Pode-se considerar que o processo cognitivo, estudado segundo a Semiótica, 
mostra-se importante, principalmente pela necessidade de se acompanhar os efeitos 
que a comunicação expressa, seja no âmbito visual, tátil, olfativo, degustativo ou 
sonoro. A cultura está em constante mudança e por isso a interpretação sobre coisas 
e aspectos presentes no mundo também muda, assim é necessário manter análises 
periódicas e identificação dos valores codificados, possibilitando a alteração dos 
signos para gerar novos símbolos e significados, segundo a natureza e a cultura. 
Ainda que possa gerar distintos pesos de relevância em seus usuários, a 
campanha anti-tabagista é eficaz no que diz respeito a levantar discussões sobre o 
tema. As mensagens reforçam os malefícios causados pelo uso de cigarros, alertando 
para as consequências provocadas. De maneira global, a campanha parte de duas 
fontes de expressividade principais, primeiramente por meio da imagem, o primeiro 
contato do observador e depois pela leitura do texto, que sintetiza e reforça a ideia 
expressa nas fotos.
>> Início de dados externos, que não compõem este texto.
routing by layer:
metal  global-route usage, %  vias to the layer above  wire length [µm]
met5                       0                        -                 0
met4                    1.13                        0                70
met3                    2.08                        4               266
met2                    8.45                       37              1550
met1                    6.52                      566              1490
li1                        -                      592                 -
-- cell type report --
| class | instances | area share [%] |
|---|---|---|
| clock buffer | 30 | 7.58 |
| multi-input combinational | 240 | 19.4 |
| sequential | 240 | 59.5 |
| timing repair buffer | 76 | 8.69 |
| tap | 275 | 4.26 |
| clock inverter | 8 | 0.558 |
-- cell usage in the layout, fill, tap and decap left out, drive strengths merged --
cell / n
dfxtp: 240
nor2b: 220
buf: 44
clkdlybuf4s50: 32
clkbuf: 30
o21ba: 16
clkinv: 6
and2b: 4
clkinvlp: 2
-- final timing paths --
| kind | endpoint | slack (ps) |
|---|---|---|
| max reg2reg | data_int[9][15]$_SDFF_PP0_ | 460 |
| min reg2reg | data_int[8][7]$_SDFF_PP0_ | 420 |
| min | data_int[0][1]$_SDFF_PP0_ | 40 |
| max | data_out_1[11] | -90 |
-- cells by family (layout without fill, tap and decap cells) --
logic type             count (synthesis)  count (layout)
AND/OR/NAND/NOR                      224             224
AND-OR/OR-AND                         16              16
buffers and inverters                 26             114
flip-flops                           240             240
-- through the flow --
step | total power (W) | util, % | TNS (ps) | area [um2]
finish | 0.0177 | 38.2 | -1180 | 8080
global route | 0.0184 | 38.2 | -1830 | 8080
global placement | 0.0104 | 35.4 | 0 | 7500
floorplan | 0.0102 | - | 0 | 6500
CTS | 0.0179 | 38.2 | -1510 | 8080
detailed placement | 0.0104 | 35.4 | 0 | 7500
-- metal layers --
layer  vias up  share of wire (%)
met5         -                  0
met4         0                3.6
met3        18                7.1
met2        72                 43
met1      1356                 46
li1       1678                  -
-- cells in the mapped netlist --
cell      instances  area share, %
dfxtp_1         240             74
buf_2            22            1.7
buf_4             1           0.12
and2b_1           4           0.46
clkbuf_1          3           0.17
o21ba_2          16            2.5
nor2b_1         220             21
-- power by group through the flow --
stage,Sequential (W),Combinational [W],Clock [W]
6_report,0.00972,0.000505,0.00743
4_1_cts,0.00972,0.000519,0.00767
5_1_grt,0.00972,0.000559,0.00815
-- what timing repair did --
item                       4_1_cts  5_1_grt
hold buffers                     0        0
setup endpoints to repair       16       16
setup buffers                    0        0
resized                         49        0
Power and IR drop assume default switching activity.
==> /design/flow/design.v <==
package defines_pkg;
    parameter PROGFILENAME    = "prog_file1.txt";
    parameter ITERATION_BOUND = 128;
    parameter NUM_BUFFERS     = 12;
    parameter DATA_WIDTH      = 16;
    parameter CODE_LENGTH     = ITERATION_BOUND;
    parameter CODE_WIDTH      = NUM_BUFFERS*2;
endpackage
import defines_pkg::*;
module pe_1in2out #(parameter WIDTH   = 16,
                    parameter LATENCY = 15)
(
    input  logic                clk,
    input  logic                rst,
    input  logic [WIDTH-1:0]    data_in_1,
    output logic [WIDTH-1:0]    data_out_1,
    output logic [WIDTH-1:0]    data_out_2
);
    logic [WIDTH-1:0] data_int[LATENCY];
    assign data_out_1 = data_int[LATENCY-1];
    assign data_out_2 = data_int[LATENCY-1];
    always_ff @(posedge clk) begin
        if(rst) begin
            for(int i = 0; i < 15; i++) begin
                data_int[i] = 'd0;
            end
        end
        else begin
            data_int[0] <= data_in_1;
            for(int i = 1; i < 15; i++) begin
                data_int[i] <= data_int[i-1];
            end
        end
    end
endmodule
==> /design/flow/run.sh <==
#!/bin/bash
# OpenROAD 26Q1-2900-gdf79404cd8, Yosys 0.63+post, stock flow scripts
make -C /OpenROAD-flow-scripts/flow DESIGN_CONFIG=/design/flow/config.mk WORK_HOME=/design/flow/orfs finish
==> /design/flow/config.mk <==
export PLATFORM = sky130hd
export DESIGN_NAME = pe_1in2out
export DESIGN_NICKNAME = pe_1in2out
export VERILOG_FILES = /design/flow/design.v
export SDC_FILE = /design/flow/constraint.sdc
export NUM_CORES = 4
export LEC_CHECK = 1
export CORE_UTILIZATION = 40
==> /design/flow/constraint.sdc <==
current_design pe_1in2out

set clk_period 1.0
set clk_io_pct 0.2

create_clock -name clk0 -period $clk_period [get_ports {clk}]

set non_clock_inputs [all_inputs -no_clocks]
set_input_delay [expr $clk_period * $clk_io_pct] -clock clk0 $non_clock_inputs
set_output_delay [expr $clk_period * $clk_io_pct] -clock clk0 [all_outputs]
==> impl_metrics.csv <==
group,metric,value,unit
drt,dr.first_iter.drc_count,108,
finish,area_growth,17.95,%
finish,top_regs,"data_int x240",
power,power,17810,µW
drt,dr.pass1.iters,3,
timing,max_freq,920.9,MHz
grt,grt_usage,7.845,%
placed_design,place_ws,0.02702,ns
synthesis,synth-simple-area-share,22.92,%
setup_path,path_delay_family,"flip-flops",
synthesis,syn_area,0.006551,mm²
synthesis,yosysWarnings,2,
run,max_cap_violations,0,
floorplanning,initial_core_util,41.09,%
synthesis,yosys.area.top_type,"dfxtp_1",
timing,period_needed,1.086,ns
setup_path,crit_slowest_cell,"dfxtp_2",
synthesis,top_cells_by_area,"dfxtp_1, nor2b_1, buf_4",
run,warning_count,27,
synthesis,yosys_cells,522,
grt,antenna_found_initial,0,
setup_path,crit_start,"data_int[14][9]",
grt,grt_pass1_vias,2501,
synthesis,ys_area,0.006551,mm²
floorplanning,io_pins,50,
placed_design,hpwl,2928,µm
floorplanning,die-width,130.0,µm
finish,drive_above_1_share,15.63,%
finish,largest_reg_flops,240,
power,leakagePower,0.003138,µW
hold_path,hold_path.class,"primary input to flip-flop",
timing,finClkSkew,0.003917,ns
grt,grt_max_degree,51,
timing,setup_viol,32,
power,cell_internal_pwr,14500,µW
synthesis,ys_ff,240,
setup_path,reg2reg_setup_slack,0.47,ns
clock_network,insertion_delay,0.47,ns
drt,avgViaCountPerCell,3.788,
setup_path,cpPeakStageDelay,0.31,ns
power,power_frac_seq,54.3,%
timing,worst_pin_slew,0.2044,ns
timing,fin_crit_sh,108.6,%
drt,route.detailed.wl_per_inst,7.715,µm
clock_network,cts_sinks,240,
setup_path,critPathCaptureType,"output port",
status,status,"complete, but fails checks",
power,vdd_drop_max,1.088,mV
setup_path,path_class,"flip-flop to output port",
synthesis,synthCells,522,
floorplanning,die_h,130.0,µm
power,p_switching,3312,µW
setup_path,rr_worst_depth,1,
synthesis,adder_share,0,%
clock_network,clk_pin_slew,0.06,ns
synthesis,ys_sh_mux,0,%
synthesis,flop_cell,"dfxtp_1",
power,combPwrFrac,1.7,%
clock_network,cts_tree,"yes",
floorplanning,row_count,46,
drt,num_antenna_cells,0,
floorplanning,coreArea,0.01594,mm²
synthesis,ys_sh_aoi,0,%
setup_path,cp_num_buf_inv,1,
drt,routed_wl,6110,µm
drt,postRouteAntennaNets,0,
setup_path,critPathMaxFanout,2,
clock_network,postCtsSetupRepairBufs,0,
floorplanning,dieArea,0.01689,mm²
power,p_per_area,2305,mW/mm²
setup_path,critPathRequiredTime,0.80,ns
setup_path,critical_path_arrival,0.89,ns
timing,fin_ws,-0.08594,ns
timing,fin_tns_setup,-2.582,ns
setup_path,start_kind,"flip-flop",
synthesis,top_cell_area_share,73.34,%
clock_network,htreeDepth,1,
setup_path,r2r-end,"data_int[2][14]",
timing,slew_viol_final,0,
timing,hold_viol,0,
finish,fillers,1366,
finish,max_flop_register,"data_int",
synthesis,async_flop_share,0,%
status,violations,"setup timing",
placed_design,io_buffers,49,
timing,hold_ws,0.01047,ns
drt,vias,3000,
synthesis,top_cells_by_count,"dfxtp_1, nor2b_1, buf_2, buf_4, clkbuf_1",
setup_path,cp.depth,1,
clock_network,cts-root-buf,"clkbuf_16",
setup_path,worstPathCellList,"buf_2",
synthesis,synth.comb.largest_family,"simple AND/OR/NAND/NOR gates",
synthesis,edf_count,0,
synthesis,yosysSeqAreaShare,73.34,%
synthesis,xor_area_share,0,%
drt,drc,0,
synthesis,syn-mean-instance-area,12.55,µm²
placed_design,gp_congestion,0.6745,
grt,overflow,0,
setup_path,r2r-start,"data_int[1][14]",
timing,rsz0062_at_grt,"yes",
setup_path,crit_end,"data_out_1[9]",
synthesis,synth.distinct_cells,5,
power,p_sw_share,18.59,%
clock_network,cts_buffers,22,
timing,slew_headroom,86.37,%
grt,grt_pass1_wl,10700,µm
clock_network,clockBufferDepth,3,
power,power.share.clock,43.9,%
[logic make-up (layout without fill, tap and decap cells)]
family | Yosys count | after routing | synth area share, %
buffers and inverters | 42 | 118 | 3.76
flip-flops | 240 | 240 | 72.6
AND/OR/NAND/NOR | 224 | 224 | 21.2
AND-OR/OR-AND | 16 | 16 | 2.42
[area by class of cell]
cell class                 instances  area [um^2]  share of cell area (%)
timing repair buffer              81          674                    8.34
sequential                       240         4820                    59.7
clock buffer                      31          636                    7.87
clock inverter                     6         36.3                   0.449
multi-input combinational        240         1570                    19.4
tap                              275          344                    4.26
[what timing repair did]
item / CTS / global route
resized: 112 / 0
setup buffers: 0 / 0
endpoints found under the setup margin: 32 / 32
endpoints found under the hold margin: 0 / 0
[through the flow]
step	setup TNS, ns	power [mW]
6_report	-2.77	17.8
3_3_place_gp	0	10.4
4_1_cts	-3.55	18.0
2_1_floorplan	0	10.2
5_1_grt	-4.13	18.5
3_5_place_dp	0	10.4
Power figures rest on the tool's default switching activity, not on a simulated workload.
==> flow/run.sh <==
#!/bin/bash
# OpenROAD 26Q1-2900-gdf79404cd8, Yosys 0.63+post, stock flow scripts
make -C /OpenROAD-flow-scripts/flow DESIGN_CONFIG=/design/flow/config.mk WORK_HOME=/design/flow/orfs finish
==> flow/config.mk <==
export PLATFORM = sky130hd
export DESIGN_NAME = Decoder
export DESIGN_NICKNAME = Decoder
export VERILOG_FILES = /design/flow/design.v
export SDC_FILE = /design/flow/constraint.sdc
export NUM_CORES = 4
export LEC_CHECK = 1
export CORE_AREA = 10 10 70 70
export DIE_AREA = 0 0 80 80
==> flow/constraint.sdc <==
current_design Decoder

set clk_period 1.2
set clk_io_pct 0.2

create_clock -name clk0 -period $clk_period

set non_clock_inputs [all_inputs -no_clocks]
set_input_delay [expr $clk_period * $clk_io_pct] -clock clk0 $non_clock_inputs
set_output_delay [expr $clk_period * $clk_io_pct] -clock clk0 [all_outputs]
==> flow/design.v <==
`timescale 1ns / 1ps
module Decoder(input [3:0] i , output [6:0] o);
    assign o = (i==0) ? 7'b1000000 :
               (i==1) ? 7'b1111001 : 
               (i==2) ? 7'b0100100 :
               (i==3) ? 7'b0110000 :
               (i==4) ? 7'b0011001 :
               (i==5) ? 7'b0010010 :
               (i==6) ? 7'b0000010 :
               (i==7) ? 7'b1111000 :
               (i==8) ? 7'b0000000 :
               (i==9) ? 7'b0010000 :
               (i==10) ? 7'b0001000 :
               (i==11) ? 7'b0000011 :
               (i==12) ? 7'b1000110 :
               (i==13) ? 7'b0100001 :
               (i==14) ? 7'b0000110 :
               (i==15) ? 7'b0001110 :
               7'bx ;
endmodule
==> commit_impl_results.txt <==
Update PnR metrics after Yosys + OpenROAD run

- For reference, the critical path is launched at i[3].
- The most common logic cells in the final layout are sky130_fd_sc_hd__buf_2, sky130_fd_sc_hd__buf_4, sky130_fd_sc_hd__buf_6, sky130_fd_sc_hd__nand2_1.
* Number of antenna violations at the first check in global routing: 0
- Largest stage delay on the critical path: 0.22 ns
- Before any placement, the netlist area is recorded as 218 um^2.
- Fill cell instance count of the final layout: 390
- For this design the top-level I/O count stands at 11.
- The flow ran to the end, but the final reports show violations.
* Placed wire-length estimate after detailed placement: 690 um
- The wire length recorded after detailed routing is approximately 900 um.
* Core area: 3420 um^2
- The final layout contains a sequential cell count of 0.
- Average size of a mapped cell: 6.40 um^2
* Hold_sp: i[2]
- Power density over cell area: 330 nW/um^2
- Cell count listed in synth_stat.txt: 34
* Diode insertion count for antenna repair: 0
* Worst hold path type: in -> out
- For the worst setup path, the data required time is 0.96 ns.
- The floorplan has 21 rows.
- The number of placed instances, taps included, is 95.
* Proportion of layout cells with a drive suffix above 1: 0.685
* Sequential cell area fraction in the yosys report: 0
- Worst hold stages: 4
- Timing would allow up to 0.795 GHz.
- Violated checks: negative setup slack
- The number of maximum-capacitance violations recorded for the run is 0.
- The die is 80 um wide.
- Number of global-route vias before repair: 287
- TritonRoute reported its final design rule violation total as 0.
- The vertical die dimension reported for this design is about 80 um.
- Final hold violation count: 0
- In the Yosys stats the netlist draws on 20 distinct library cells.
- The cell count after synthesis came out at 34.
- The timing report attributes the biggest portion of critical-path delay to buffers and inverters.
- Once detail routing completed, the nets flagged for antenna violations numbered 0.
- LEAKAGE: 0.227 nW
* Total congestion overflow after global routing: 0
- Max Transition Viols Final: 0
- Wire length of the first global-routing pass: 1410 um
* Port Buffers: 11
- Among all stages on the critical path, the largest delay is contributed by sky130_fd_sc_hd__o32ai_2.
* Maximum number of pins on one net before global-route repair: 10
* Final core area utilization: 0.144
- The synthesis log from Yosys contains 0 warnings.
- Kind of end point of the critical path: primary output
- The pre-CTS setup check shows a worst slack of -0.902 ns.
- Via density per instance: ~3
- Per the post-run analysis, buffers plus inverters along the critical path come to 4.
* Kind of start point of the critical path: input pin
- The sequential cells in the finished layout cover a total of 0 um^2.
- The chip occupies 6400 um^2.
- The report puts the hold buffer count at CTS at 0.
- For this sky-water flow run, the detailed-routed wirelength per cell is reported as 8.98 um.
* Setup violators final: 2
- The layout has 0 clock buffers.
- The initial utilization of the core area, before any placement, comes to 0.0637.
- Subtracting the final worst setup slack from the clock period gives roughly 1.3 ns.
* Setup repair after global routing missed its margin: true
- Maximum VDD drop: 0.0000485 V
- Dividing the final minimum period by the clock period gives 1.05.
- The critical path maximum fanout is 7.
- The report lists the cells along the critical path as buf_8, buf_8, buf_6, o32ai_2, a31o_1, buf_2.
* Relative area change from synthesis to final layout: 126%
- Yosys stat chip area: 218 um^2
- Number of DRC markers after the initial detailed-route iteration: 26
* Worst slew slack as a fraction of its limit: 0.879
- The final route contains 301 vias.
- At the worst endpoint, the arrival time is 1.02 ns.
- Looking at the max-slew report, the worst-margin pin has a slew of between 0.15 and 0.2 ns.
- For this run, the total global-route usage over all layers was measured as 0.0266.
- The critical path is of the in -> out type.
- Total power of the final layout: between 0.15 and 0.2 mW
- In the log, the iteration count for the first detailed-route pass is 2.
- Once routing completed, OpenROAD measured the worst setup slack at -0.0586 ns.
- The critical path ends at o[0].
- Stage-log warning count: 34
* Instance count on the critical path: 6
- After the flow finishes, the layout carries non-filler instances totaling 100.
- In this design, the critical path's most frequently occurring cell is sky130_fd_sc_hd__buf_8.
- Routability-driven placement finished with a final weighted congestion of 0.690.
A escolha por diversas imagens para a campanha em vez de 
apenas uma, demonstra que os agentes responsáveis por sua criação e divulgação 
compreendem a diversidade cultural em que seus usuários se veem inseridos, mesmo 
que isso signifique enfraquecer a mensagem principal, diluindo seu conteúdo em 
diferentes abordagens individuais. 
Por fim, espera-se que esse estudo contribua para a compreensão da 
necessidade de se acompanhar campanhas publicitárias, propagandas, entre outros 
para se alcançar da forma cada vez mais proveitosa resultados na sociedade e nos 
indivíduos que a compõe. 
Referências 
INCA. Instituto Nacional de Câncer. Tabagismo no mundo. Disponível em: 
<http://www.inca.gov.br/tabagismo/>. Acesso em: 16 de setembro de 2012. 
MINISTÉRIO DA SAÚDE. Tabagismo. Disponível em: 
<http://portal.saude.gov.br/portal/saude/visualizar_texto.cfm?idtxt=29479>. Acesso em: 
16 de setembro de 2012. 
NIEMEYER, Lucy. Elementos de semiótica aplicados ao design. Rio de Janeiro: 
2AB, 2009. 
NÖTH, Winfried. Panorama da Semiótica: de Platão a Peirce. São Paulo: 
Annablume, 1995. 
PEIRCE, Charles S. Semiótica. São Paulo: Perspectiva, 1999. 
SANTAELLA, Lucia. O que é Semiótica. São Paulo: Brasiliense, 2007. 
SANTAELLA, Lucia. Semiótica aplicada. Ed. Thomson, São Paulo: 2002.